Another: I was driving south from Laramie to Colorado on Highway 287 with a friend. (Note the Wyoming connection. Start the pilgrimages!) We had gotten a much later start than expected, and it was both dark and cloudy by the time we got going. Now, there’s a stretch of 287 near the Colorado/Wyoming border that leads through a mountain pass, and all around you are cliffs, low scrub pine, huge boulders, and dropoffs of 40 feet or more right at the edge of the highway. (One of my friends went over one of those dropoffs in an ice storm. She survived, but I don’t know how.) Anyway, I had only travelled this passage in the light before. But now, in the dark, it was looming and strange.
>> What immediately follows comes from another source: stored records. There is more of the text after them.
**config.mk**
```make
export PLATFORM = sky130hd
export DESIGN_NAME = cbt_fifo
export DESIGN_NICKNAME = d
export VERILOG_FILES = /design/src/hw/rtl/cbt_pkg.sv /design/src/hw/rtl/cbt_fifo.sv
export SDC_FILE = /design/constraint.sdc
export NUM_CORES = 1
export LEC_CHECK = 0
export BUFFER_PORTS_ARGS = -buffer_cell sky130_fd_sc_hd__buf_2
export CORE_ASPECT_RATIO = 1.25
export CORE_MARGIN = 5
export CORE_UTILIZATION = 30
export DETAILED_ROUTE_END_ITERATION = 8
export GPL_TIMING_DRIVEN = 0
export PLACE_DENSITY = 0.48
export SYNTH_ARGS = -nofsm -noshare
export SYNTH_HDL_FRONTEND = slang
export SYNTH_SLANG_ARGS = --single-unit
```
**constraint.sdc**
```tcl
create_clock -name clock -period 10.38 [get_ports clock]
set_clock_uncertainty 0.05 [all_clocks]
set_input_delay 0.519 -clock clock [delete_from_list [all_inputs] [get_ports clock]]
set_output_delay 0.519 -clock clock [all_outputs]
set_load 0.02 [all_outputs]
```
Then the full moon came out from behind the clouds, and this eerie and threatening landscape became magical; bathed in silvery light, it hardly seemed real that we were just driving through it. When my not-overly-emotional friend stopped the car to get something out of her bag, I stood on the edge of one of those dropoffs I mentioned and watched the argent shadows shift over the rocks and trees and even the prosaic two-lane highway. I remember wanting to jump off, not because I was suicidal, but because the only thing this seemed to call for was flight…flight to Something, I don’t even know what. I didn’t speak until we reached Fort Collins, nearly 45 minutes away. I figure that was God too.

Do other people have experiences like this? If so, where and how?
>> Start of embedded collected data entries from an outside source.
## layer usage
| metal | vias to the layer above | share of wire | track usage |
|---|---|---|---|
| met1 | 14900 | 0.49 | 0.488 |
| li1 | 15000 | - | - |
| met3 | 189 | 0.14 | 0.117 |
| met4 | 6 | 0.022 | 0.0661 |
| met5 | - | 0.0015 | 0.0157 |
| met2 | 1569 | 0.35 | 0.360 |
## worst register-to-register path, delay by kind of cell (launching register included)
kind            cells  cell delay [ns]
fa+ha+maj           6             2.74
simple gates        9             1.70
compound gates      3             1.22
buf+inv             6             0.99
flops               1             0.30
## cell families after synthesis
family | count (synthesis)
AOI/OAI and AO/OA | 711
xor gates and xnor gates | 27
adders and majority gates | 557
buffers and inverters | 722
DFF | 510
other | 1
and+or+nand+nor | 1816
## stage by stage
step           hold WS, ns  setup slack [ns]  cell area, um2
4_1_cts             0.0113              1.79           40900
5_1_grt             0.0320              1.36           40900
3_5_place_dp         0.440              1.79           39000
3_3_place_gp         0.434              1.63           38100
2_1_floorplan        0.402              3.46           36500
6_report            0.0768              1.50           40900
==> src/rtl/csim_pkg.sv <==
// Shared types, widths and step counts for the streaming cosine similarity block.
package csim_pkg;

    // Field and accumulator widths.
    localparam int ELEM_W = 16;
    localparam int PROD_W = 2 * ELEM_W;
    localparam int ACC_W  = 48;
    localparam int COS_W  = 16;

    // Back engine widths: squares and products of 48-bit magnitudes, remainder scaled by 2^32.
    localparam int HALF_W = ACC_W / 2;
    localparam int WIDE_W = 2 * ACC_W;
    localparam int QUO_W  = 32;
    localparam int REM_W  = WIDE_W + QUO_W;
    localparam int ROOT_W = QUO_W / 2;

    // Step counts of the back engine phases.
    localparam int MUL_STEPS  = 8;
    localparam int DIV_STEPS  = QUO_W + 2;
    localparam int SQRT_STEPS = ROOT_W;
    localparam int CNT_W      = 6;

    localparam logic [CNT_W-1:0] MUL_LAST  = CNT_W'(MUL_STEPS - 1);
    localparam logic [CNT_W-1:0] DIV_LAST  = CNT_W'(DIV_STEPS - 1);
    localparam logic [CNT_W-1:0] SQRT_LAST = CNT_W'(SQRT_STEPS - 1);
    localparam logic [CNT_W-1:0] DIV_INIT_STEP = CNT_W'(0);
    localparam logic [CNT_W-1:0] DIV_SAT_STEP  = CNT_W'(1);

    // Saturation limits.
    localparam logic signed [ACC_W-1:0] ACC_MAX = {1'b0, {(ACC_W-1){1'b1}}};
    localparam logic signed [ACC_W-1:0] ACC_MIN = {1'b1, {(ACC_W-1){1'b0}}};
    localparam logic signed [COS_W-1:0] COS_MAX = {1'b0, {(COS_W-1){1'b1}}};

    // Input request: one element pair.
    typedef struct packed {
        logic signed [ELEM_W-1:0] a_value;
        logic signed [ELEM_W-1:0] b_value;
        logic                     last;
        logic                     missing;
    } in_t;

    // Output request: one similarity result.
    typedef struct packed {
        logic signed [COS_W-1:0] cosine;
        logic                    zero_result;
        logic                    overflow;
    } out_t;

    // Final sums of one vector pair, handed to the back engine.
    typedef struct packed {
        logic [ACC_W-1:0]   dmag;
        logic               neg;
        logic [ACC_W-2:0]   norm_a;
        logic [ACC_W-2:0]   norm_b;
        logic               zero;
        logic               ovf;
    } fin_t;

    // Status from the accumulator to the controller.
    typedef struct packed {
        logic last_pend;
        logic zero;
    } acc_stat_t;

    // Commands from the controller.
    typedef struct packed {
        logic             hold;
        logic             capture;
        logic             mul_step;
        logic             div_init;
        logic             div_sat;
        logic             div_step;
        logic             sqrt_step;
        logic             out_load;
        logic [CNT_W-1:0] step;
    } ctrl_cmd_t;

    // Saturating accumulate; the top bit of the result flags saturation.
    function automatic logic [ACC_W:0] sat_add(
        input logic signed [ACC_W-1:0]  acc,
        input logic signed [PROD_W-1:0] p
    );
        logic signed [ACC_W:0] s;
        logic [ACC_W:0]        r;
        s = (ACC_W+1)'(acc) + (ACC_W+1)'(p);
        if (!s[ACC_W] && s[ACC_W-1])
        begin
            r = {1'b1, ACC_MAX};
        end
        else if (s[ACC_W] && !s[ACC_W-1])
        begin
            r = {1'b1, ACC_MIN};
        end
        else
        begin
            r = {1'b0, s[ACC_W-1:0]};
        end
        return r;
    endfunction

endpackage

==> src/rtl/csim_accum.sv <==
// Element product stage and saturating dot product and norm accumulators.
module csim_accum (
    input  logic                  clk,
    input  logic                  rst_n,
    input  logic                  elem_valid,
    input  csim_pkg::in_t         elem,
    input  logic                  hold,
    output csim_pkg::acc_stat_t   stat,
    output csim_pkg::fin_t        fin
);

    logic pipe_valid_reg, pipe_valid_next;
    logic pipe_last_reg, pipe_missing_reg;
    logic signed [csim_pkg::PROD_W-1:0] pab_reg, paa_reg, pbb_reg;
    logic signed [csim_pkg::PROD_W-1:0] pab_next, paa_next, pbb_next;

    logic signed [csim_pkg::ACC_W-1:0] dot_reg, norm_a_reg, norm_b_reg;
    logic signed [csim_pkg::ACC_W-1:0] dot_sum, norm_a_sum, norm_b_sum;
    logic missing_seen_reg, overflow_seen_reg;
    logic ov_dot, ov_a, ov_b;
    logic missing_all, overflow_all;
    logic advance;

    // Products of the incoming pair, registered ahead of the adders.
    assign pab_next = elem.a_value * elem.b_value;
    assign paa_next = elem.a_value * elem.a_value;
    assign pbb_next = elem.b_value * elem.b_value;

    assign pipe_valid_next = hold ? pipe_valid_reg : elem_valid;

    always_ff @(posedge clk or negedge rst_n)
    begin
        if (!rst_n)
        begin
            pipe_valid_reg <= 1'b0;
        end
        else
        begin
            pipe_valid_reg <= pipe_valid_next;
        end
    end

    always_ff @(posedge clk)
    begin
        if (elem_valid && !hold)
        begin
            pab_reg          <= pab_next;
            paa_reg          <= paa_next;
            pbb_reg          <= pbb_next;
            pipe_last_reg    <= elem.last;
            pipe_missing_reg <= elem.missing;
        end
    end

    // Saturating sums including the pair in the product stage.
    assign {ov_dot, dot_sum}    = csim_pkg::sat_add(dot_reg, pab_reg);
    assign {ov_a, norm_a_sum}   = csim_pkg::sat_add(norm_a_reg, paa_reg);
    assign {ov_b, norm_b_sum}   = csim_pkg::sat_add(norm_b_reg, pbb_reg);

    assign missing_all  = missing_seen_reg | pipe_missing_reg;
    assign overflow_all = overflow_seen_reg | ov_dot | ov_a | ov_b;
    assign advance      = pipe_valid_reg & ~hold;

    assign stat.last_pend = pipe_valid_reg & pipe_last_reg;
    assign stat.zero      = missing_all || (norm_a_sum == '0) || (norm_b_sum == '0);

    // Final values of the vector pair; norms are never negative.
    assign fin.dmag   = dot_sum[csim_pkg::ACC_W-1] ? (csim_pkg::ACC_W'(0) - dot_sum) : dot_sum;
    assign fin.neg    = dot_sum[csim_pkg::ACC_W-1];
    assign fin.norm_a = norm_a_sum[csim_pkg::ACC_W-2:0];
    assign fin.norm_b = norm_b_sum[csim_pkg::ACC_W-2:0];
    assign fin.zero   = stat.zero;
    assign fin.ovf    = overflow_all;

    // Accumulate, or clear once the last pair has been handed on.
    always_ff @(posedge clk or negedge rst_n)
    begin
        if (!rst_n)
        begin
            dot_reg           <= '0;
            norm_a_reg        <= '0;
            norm_b_reg        <= '0;
            missing_seen_reg  <= 1'b0;
            overflow_seen_reg <= 1'b0;
        end
        else if (advance)
        begin
            if (pipe_last_reg)
            begin
                dot_reg           <= '0;
                norm_a_reg        <= '0;
                norm_b_reg        <= '0;
                missing_seen_reg  <= 1'b0;
                overflow_seen_reg <= 1'b0;
            end
            else
            begin
                dot_reg           <= dot_sum;
                norm_a_reg        <= norm_a_sum;
                norm_b_reg        <= norm_b_sum;
                missing_seen_reg  <= missing_all;
                overflow_seen_reg <= overflow_all;
            end
        end
    end

endmodule

==> config.mk <==
export PLATFORM = sky130hd
export DESIGN_NAME = csim_accum
export DESIGN_NICKNAME = d
export VERILOG_FILES = /design/src/rtl/csim_pkg.sv /design/src/rtl/csim_accum.sv
export SDC_FILE = /design/constraint.sdc
export NUM_CORES = 2
export LEC_CHECK = 0
export ABC_AREA = 1
export BUFFER_PORTS_ARGS = -buffer_cell sky130_fd_sc_hd__buf_2
export CORE_MARGIN = 10
export CORE_UTILIZATION = 35
export DETAILED_ROUTE_END_ITERATION = 10
export GPL_TIMING_DRIVEN = 1
export PLACE_DENSITY_LB_ADDON = 0.12
export SYNTH_ARGS = -nofsm -noshare
export SYNTH_HDL_FRONTEND = slang
export SYNTH_SLANG_ARGS = --single-unit
==> constraint.sdc <==
create_clock -name clk -period 9 [get_ports clk]
set_input_delay 1.8 -clock clk [delete_from_list [all_inputs] [get_ports clk]]
set_output_delay 1.8 -clock clk [all_outputs]
set_load 0.01 [all_outputs]
# After elaboration in Yosys (flattened, before gate mapping)
# Index checks and enable logic that the tools add are counted.
# op_classes
bitwise_logic,7
n_reduce_logical,18
muxes,12
mul,3
addsub,4
# op_table
cell,count
$mux 49,6
$mux 48,4
$add 48x32->49,3
$logic_not 48->1,2
$mul 16x16->32,3
$sub 1x48->48 const A,1
$logic_and 1x1->1,7
$logic_not 1->1,7
$or 1x1->1,4
$and 1x1->1,2
$logic_or 1x1->1,2
$mux 1,2
$not 1->1,1
# totals
register_bits,245
out_inout_bits,147
in_bits,38

# Longest topological paths before layout
# logic_depth
word_depth,9
ltp_mapped,36

# Least setup slack after synthesis
# OpenSTA, ideal clock, no wires.
# synth_timing
kind,input to register
from,input port elem[33] (netlist bit)
to,"register paa_reg[31] (netlist bit), data pin"
t_arrival_ps,7167
path_stages,23
required_time_ps,8739
setup_slack_ps,1573
path_cell_list,clkbuf_1 clkbuf_1 nand2_1 inv_1 fa_1 fa_1 fa_1 fa_1 fa_1 inv_1 fa_1 inv_1 ha_1 nand2_1 nor2_1 nand2_1 nor4_1 nand2_1 o211ai_1 a21oi_1 nor2_1 nor2_1 xor2_1
# synth_between
elab_chain_len,1
# synth_rtl
element,line,source
from (decl),csim_accum.sv:6,"input csim_pkg::in_t elem,"
$mul 16x16->32,csim_accum.sv:26,assign paa_next = elem.a_value * elem.a_value;
via paa_next (one bit),csim_accum.sv:15,"logic signed [csim_pkg::PROD_W-1:0] pab_next, paa_next, pbb_next;"
to (signal assigned),csim_accum.sv:48,paa_reg <= paa_next;
to (decl),csim_accum.sv:14,"logic signed [csim_pkg::PROD_W-1:0] pab_reg, paa_reg, pbb_reg;"
# The timed path passes the listed nets, and every way through them passes these cells.
# A chain may end at the register's enable or synchronous reset.

==> impl_summary.log <==
[metrics] unrepaired setup endpoints after global routing: false
[metrics] number of stages on the worst hold path: 2
[metrics] mean instance size in the synthesized netlist: 7.41 um^2
[metrics] Most common cell on crit path: nand2_1
[metrics] maximum root-to-sink buffer count: 3
[metrics] DRC violation count after routing: 0
[metrics] iteration count of the initial detailed-routing pass: 6
[metrics] total negative slack: 0 ns
[metrics] hold-fix buffer count after cts: 0
[metrics] pin count of the biggest net entering global routing: 78
[metrics] Row Count: 138
[metrics] share of synthesized registers carrying an async set or reset: 0.605
[metrics] number of antenna violations at the first check in global routing: 7
[metrics] crit end category: output pin
[metrics] postcts setup bufs: 0
[metrics] ratio of final minimum period to clock period: 0.936
[metrics] number of violations reported at the end of detailed-routing iteration 0: 2820
[metrics] die area: 158000 um^2
[metrics] HP Class: reg2reg
[metrics] share of cells above drive strength 1: 0.0605
[metrics] Crit Path Max Fanout: 17
[metrics] Data arrival, critical path: 6.63 ns
[metrics] buffering stage count on the worst path with inverters included: 4
[metrics] count of flip-flops with a built-in enable after synthesis: 96
[metrics] initial standard-cell utilization of the core: 0.352
[metrics] worst-case clock skew: 0.0278 ns
[metrics] Die Ht: around 400 um
[metrics] global placement routability congestion: ~0.95
[metrics] first-pass GRT wire length: 251 mm
[metrics] synthesized instance count: 6742
[metrics] post-synth top area cell: fa_1
[metrics] library cell contributing the largest single delay on the critical path: edfxtp_1
[metrics] synthesis warning total: 0
[metrics] area growth from synthesis to layout: 8.60%
[metrics] final routed wirelength across all metal layers: roughly 160 mm
[metrics] Achievable Freq: 119 MHz
[metrics] GRT Util Overall: 0.200
[metrics] classification of the worst setup path: reg2out
[metrics] nets in the synthesized netlist: slightly below 8000
[metrics] vias in the first global route: 44362
[metrics] core outline area: 142000 um^2
[metrics] clock latency on the worst-skew pair: between 0.5 and 0.6 ns
[metrics] count of H-tree levels built during CTS: 2
[metrics] width of the chip: 398 um
[metrics] final setup violating endpoints: 0
[metrics] grt ovf: 0
[metrics] cell count along the critical path: 30
[metrics] area taken by flip-flops and latches: 6560 um^2
[metrics] data required time of the critical path: 7.20 ns
[metrics] largest delay contributor family on the critical path: simple AND/OR/NAND/NOR gates
[metrics] Slowest Stage Delay on Critical Path: 0.78 ns
[metrics] area share of the largest cell type after synthesis: 0.293
[metrics] dpl hpwl: 132 mm
[metrics] CTS Buf Count: 35
[metrics] clock transition at the registers of the reported paths: 0.05 ns
[metrics] CP startpoint kind: flop
[metrics] Synth cell types: 55
[metrics] flip-flop and latch count after synthesis: 243
[metrics] Slew Limit Headroom: 0.277
[metrics] count of nets left with antenna violations after detail routing: 0
[metrics] Synth area leaders: fa_1 (29%), inv_1 (12%), nand2_1 (12%), ha_1 (10%), dfrtp_1 (7.4%)
[metrics] main flop type after synthesis: dfrtp_1
[metrics] multi-input logic area: 36500 um^2
[metrics] worst-margin pin slew: 1.07 ns
[metrics] post-cts sizing count: 0
[metrics] worst reg-to-reg path cell count: 18
[metrics] total of max-cap violations: 0
[metrics] Clock Root Buffer: clkbuf_16
[metrics] clock period minus final worst setup slack: ~8.4 ns
[metrics] average wire length per cell after detail routing: approximately 18 um
[metrics] detailed-route via count: 42421
[metrics] final-report hold violation count: 0
[metrics] quantity of I/O buffers inserted on ports: approximately 180
[metrics] most frequent cell after synthesis: inv_1
[metrics] net total in the final layout: 8034
[metrics] CTS tree: done
[metrics] status: complete, no violations
[metrics] number of filler cells placed in the layout: 15065
[metrics] number of ports placed on the die boundary: 185
[metrics] Vias per Instance: 4.84
[metrics] cell area after technology mapping: between 40000 and 50000 um^2
[metrics] post-synthesis sequential area ratio: 0.131
[metrics] synth cell count leaders: inv_1 (1631), nand2_1 (1598), fa_1 (730)
[metrics] Num Clock Sinks: 243
[metrics] pins over their slew limit: 0
## metal layers
| layer | global-route usage | vias up | wire length (um) |
|---|---|---|---|
| met1 | 0.282 | 20654 | 75700 |
| met5 | 0 | - | 11 |
| met3 | 0.0156 | 144 | 6000 |
| li1 | - | 20776 | - |
| met2 | 0.332 | 845 | 72500 |
| met4 | 0.0441 | 2 | 3440 |
## cells in the final DEF, fill, tap and decap left out, types with 147 or more instances in the layout
master,instances
inv_1,1628
nand2_1,1598
fa_1,730
nor2_1,443
ha_1,416
a21oi_1,320
nand3_1,310
o21ai_0,263
buf_2,183
dfrtp_1,147
## cell type report
type | count | area share
sequential | 243 | 0.121
timing repair buffer | 254 | 0.0272
inverter | 1652 | 0.114
clock buffer | 40 | 0.0165
clock inverter | 24 | 0.00438
antenna | 2 | 0.0000922
tap | 1890 | 0.0436
multi-input combinational | 4664 | 0.673
## through the flow
stage / hold slack (ns) / cells / util / worst slack, ns / instance area, um^2
final: 0.487 / 8769 / 0.383 / 0.572 / 54300
after global routing: 0.508 / 8769 / 0.383 / 0.0350 / 54300
after CTS: 0.487 / 8767 / 0.383 / 0.642 / 54200
after detailed placement: 0.473 / 8703 / 0.375 / 0.857 / 53100
after global placement: 0.474 / 8703 / 0.375 / 0.917 / 53100
after floorplan: 0.453 / 6742 / - / 1.57 / 50000
## worst register-to-register path: stages (launching register included)
cell and delay (ns):
edfxtp_1 0.78, ha_1 0.60, nand2_1 0.13, nor2_1 0.28, nand2_1 0.14, nor2_1 0.16
nand4_1 0.25, nand3_1 0.19, inv_1 0.05, o21ai_0 0.17, xor2_1 0.39, inv_1 0.09
ha_1 0.29, inv_1 0.51, buf_12 0.32, nand3_1 0.26, nand2_1 0.16, inv_1 0.11
o21ai_0 0.15
## final timing paths
kind	from	to	slack, ns
worst min-delay path	dot_reg[33]	dot_reg[33]	0.49
min in group asynchronous	rst_n	norm_b_reg[38]	1.22
max in group asynchronous	rst_n	dot_reg[12]	6.57
worst max register to register	pab_reg[31]	dot_reg[40]	3.92
worst max-delay path	pab_reg[31]	fin[132]	0.57
worst min register to register	dot_reg[33]	dot_reg[33]	0.49
## cell families after synthesis
family                   share of synthesized area
adder cells (fa/ha/maj)                      0.397
flip-flops                                   0.131
AND/OR/NAND/NOR                              0.215
XOR/XNOR                                    0.0266
AO/OA/AOI/OAI                               0.0911
buffers and inverters                        0.138
multiplexers                              0.000601
Power is left out: the tool's default activity adds up to more than one toggle a clock period on the data nets, which glitch-free logic cannot reach.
9 Responses to “Reason #4: My experiences with God have not been in church.”

  1. 1 Gary January 31, 2007 at 7:48 am

    I have experiences like that all the time. The other day I was in Starbucks and was watching a dad read a book to his small son who was sitting on the couch next to him. And I felt this sense of being stuck in a divine moment. I was reading my Bible at the same time, and when all this was happening, imperceptably (spelling??) my inside head reading voice changed to another voice and it felt like I was being read to.
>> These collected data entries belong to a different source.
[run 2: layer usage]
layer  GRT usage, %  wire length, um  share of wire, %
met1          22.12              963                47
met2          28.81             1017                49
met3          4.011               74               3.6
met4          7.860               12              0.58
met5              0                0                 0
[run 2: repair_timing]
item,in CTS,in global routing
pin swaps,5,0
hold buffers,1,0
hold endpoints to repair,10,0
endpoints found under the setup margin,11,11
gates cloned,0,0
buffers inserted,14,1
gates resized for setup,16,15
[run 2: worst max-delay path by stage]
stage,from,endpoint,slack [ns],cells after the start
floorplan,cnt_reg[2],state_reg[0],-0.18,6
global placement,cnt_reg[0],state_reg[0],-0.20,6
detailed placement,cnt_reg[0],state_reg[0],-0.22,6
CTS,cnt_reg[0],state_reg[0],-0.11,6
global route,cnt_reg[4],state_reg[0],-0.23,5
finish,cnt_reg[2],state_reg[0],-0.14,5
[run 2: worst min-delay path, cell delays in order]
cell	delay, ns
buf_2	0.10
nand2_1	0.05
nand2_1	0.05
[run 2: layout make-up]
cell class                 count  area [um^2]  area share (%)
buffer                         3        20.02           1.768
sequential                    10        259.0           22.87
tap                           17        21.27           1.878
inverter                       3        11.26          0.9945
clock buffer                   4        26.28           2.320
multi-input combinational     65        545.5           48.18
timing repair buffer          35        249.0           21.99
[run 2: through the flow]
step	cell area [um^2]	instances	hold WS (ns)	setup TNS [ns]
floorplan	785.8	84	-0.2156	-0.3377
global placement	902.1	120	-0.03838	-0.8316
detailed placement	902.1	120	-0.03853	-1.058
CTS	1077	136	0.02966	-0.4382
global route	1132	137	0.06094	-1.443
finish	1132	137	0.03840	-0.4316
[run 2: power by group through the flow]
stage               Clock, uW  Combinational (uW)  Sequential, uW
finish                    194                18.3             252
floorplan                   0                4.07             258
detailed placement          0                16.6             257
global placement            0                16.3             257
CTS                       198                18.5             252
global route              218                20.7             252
===== config.mk =====
export PLATFORM = sky130hd
export DESIGN_NAME = adsr_envelope_generator
export DESIGN_NICKNAME = d
export VERILOG_FILES = /design/src/rtl/core/adsr_pkg.sv /design/src/rtl/core/adsr_envelope_generator.sv /design/src/rtl/core/adsr_datapath.sv /design/src/rtl/core/adsr_ctrl.sv
export VERILOG_INCLUDE_DIRS = /design/src /design/src/rtl/core
export SDC_FILE = /design/constraint.sdc
export NUM_CORES = 2
export LEC_CHECK = 0
export BUFFER_PORTS_ARGS = -buffer_cell sky130_fd_sc_hd__buf_4
export CORE_MARGIN = 3
export CORE_UTILIZATION = 59
export DETAILED_ROUTE_END_ITERATION = 6
export GPL_ROUTABILITY_DRIVEN = 0
export GPL_TIMING_DRIVEN = 1
export PLACE_DENSITY = 0.81
export SYNTH_ARGS = -nofsm -noshare
export SYNTH_HDL_FRONTEND = slang
export SYNTH_SLANG_ARGS = --single-unit

===== constraint.sdc =====
create_clock -name clk -period 10.65 [get_ports clk]
set_input_delay 3.195 -clock clk [delete_from_list [all_inputs] [get_ports clk]]
set_output_delay 3.195 -clock clk [all_outputs]
set_load 0.005 [all_outputs]

===== src/rtl/core/adsr_envelope_generator_assert.svh =====
// Assertion macros for the envelope generator.
// Each macro expects clk and arst_n in the scope where it is used.
`ifndef ADSR_ENVELOPE_GENERATOR_ASSERT_SVH
`define ADSR_ENVELOPE_GENERATOR_ASSERT_SVH

// Antecedent in a cycle implies the consequent in the same cycle.
`define ADSR_ASSERT_SAME(lbl, ante, cons, msg) \
	lbl: assert property (@(posedge clk) disable iff (!arst_n) (ante) |-> (cons)) \
		else $error(msg);

// Antecedent in a cycle implies the consequent in the next cycle.
`define ADSR_ASSERT_NEXT(lbl, ante, cons, msg) \
	lbl: assert property (@(posedge clk) disable iff (!arst_n) (ante) |=> (cons)) \
		else $error(msg);

`endif


===== src/rtl/core/adsr_pkg.sv =====
package adsr_pkg;

	localparam int TIME_BITS = 24;
	localparam int LEVEL_BITS = 16;

	localparam int PROD_BITS = TIME_BITS + LEVEL_BITS;
	localparam int ACC_BITS = PROD_BITS + 1;
	localparam int CNT_BITS = $clog2(LEVEL_BITS);

	localparam int IN_DATA_BITS = 8;
	localparam int OUT_DATA_BITS = ((LEVEL_BITS + 7) / 8) * 8;
	localparam int CFG_DATA_BITS = (TIME_BITS > LEVEL_BITS) ? TIME_BITS : LEVEL_BITS;
	localparam int CFG_INDEX_BITS = 3;

	localparam logic [CFG_INDEX_BITS-1:0] REG_ATTACK = 3'd0;
	localparam logic [CFG_INDEX_BITS-1:0] REG_DECAY = 3'd1;
	localparam logic [CFG_INDEX_BITS-1:0] REG_RELEASE = 3'd2;
	localparam logic [CFG_INDEX_BITS-1:0] REG_SOUND = 3'd3;
	localparam logic [CFG_INDEX_BITS-1:0] REG_PEAK = 3'd4;
	localparam logic [CFG_INDEX_BITS-1:0] REG_SUSTAIN = 3'd5;

	localparam logic [LEVEL_BITS-1:0] PEAK_RESET = {LEVEL_BITS{1'b1}};
	localparam logic [LEVEL_BITS-1:0] SUSTAIN_RESET = {1'b1, {(LEVEL_BITS-1){1'b0}}};

	typedef enum logic [1:0] {
		OP_ATTACK,
		OP_DECAY,
		OP_RELEASE
	} ramp_op_t;

	typedef enum logic [1:0] {
		LVL_ZERO,
		LVL_SUSTAIN,
		LVL_QUOT
	} level_sel_t;

	typedef struct packed {
		logic advance;
		logic restart;
		logic op_load;
		ramp_op_t op;
		logic mul_first;
		logic mul_second;
		logic acc_add;
		logic div_start;
		logic div_step;
		logic out_load;
		level_sel_t level_sel;
		logic out_active;
		logic out_done;
	} dp_cmd_t;

	typedef struct packed {
		logic t_lt_attack;
		logic in_decay;
		logic sustain_hold;
		logic release_live;
		logic note_end;
		logic div_last;
	} dp_status_t;

endpackage


===== src/rtl/core/adsr_envelope_generator.sv =====
// Channel  Direction  Handshake                Payload
// s_*      in         s_tvalid / s_tready      s_tdata: retrigger in bit 0
// m_*      out        m_tvalid / m_tready      m_tdata: envelope_level, m_tuser, m_tlast
// cfg_*    in         cfg_valid / cfg_ready    cfg_index, cfg_data
//
// Items are handled one at a time. An idle voice goes straight to the output; a held
// level (sustain or zero) first walks the phase states; a ramp adds two multiplier
// steps, an add and the 16-step serial divider (one step per quotient bit).
// Reset is asynchronous; the arithmetic and level registers have no reset and start unknown.
// A stalled result register holds the next item in its last state until taken.
`include "adsr_envelope_generator_assert.svh"

module adsr_envelope_generator (
	input logic clk,
	input logic arst_n,
	input logic s_tvalid,
	output logic s_tready,
	input logic [adsr_pkg::IN_DATA_BITS-1:0] s_tdata, // [0] retrigger
	output logic m_tvalid,
	input logic m_tready,
	output logic [adsr_pkg::OUT_DATA_BITS-1:0] m_tdata, // envelope_level
	output logic m_tuser, // voice_active
	output logic m_tlast, // note_done
	input logic cfg_valid,
	output logic cfg_ready,
	input logic [adsr_pkg::CFG_INDEX_BITS-1:0] cfg_index,
	input logic [adsr_pkg::CFG_DATA_BITS-1:0] cfg_data
);
	import adsr_pkg::*;

	dp_cmd_t cmd;
	dp_status_t status;
	logic [LEVEL_BITS-1:0] level;

	assign cfg_ready = 1'b1;

	adsr_ctrl u_ctrl (
		.clk(clk),
		.arst_n(arst_n),
		.s_tvalid(s_tvalid),
		.s_tready(s_tready),
		.retrigger(s_tdata[0]),
		.m_tvalid(m_tvalid),
		.m_tready(m_tready),
		.cmd(cmd),
		.status(status)
	);

	adsr_datapath u_datapath (
		.clk(clk),
		.arst_n(arst_n),
		.cfg_write(cfg_valid && cfg_ready),
		.cfg_index(cfg_index),
		.cfg_data(cfg_data),
		.cmd(cmd),
		.status(status),
		.level(level),
		.active(m_tuser),
		.done(m_tlast)
	);

	assign m_tdata = OUT_DATA_BITS'(level);

	`ADSR_ASSERT_SAME(a_done_needs_active, m_tvalid && m_tlast, m_tuser, "done while idle")
	`ADSR_ASSERT_SAME(a_idle_level_zero, m_tvalid && !m_tuser, m_tdata == '0, "idle level")
	`ADSR_ASSERT_SAME(a_no_accept_in_divide, cmd.div_step, !s_tready, "ready in divide")
	`ADSR_ASSERT_NEXT(a_one_item_at_a_time, s_tvalid && s_tready, !s_tready, "back to back")

endmodule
    On another note, I read your definition of your agnosticism earlier and pondered a question:
    How much of God do we need to know, in order to follow him?

    The reason that I ask that question is because, given your definition…I am an agnostic too…but I am also a pastor. I think that mystery is ok. There is so much about God that I don’t understand and don’t think that I ever will. But I still believe that I have enough to keep me going, and to point others in a direction.

  2. 2 Alien Drums January 31, 2007 at 1:42 pm

    I’m scared. I think I’m too busy. I find myself longing for retirement (even though I like my job) so that I will have time for thinking, reading and writing.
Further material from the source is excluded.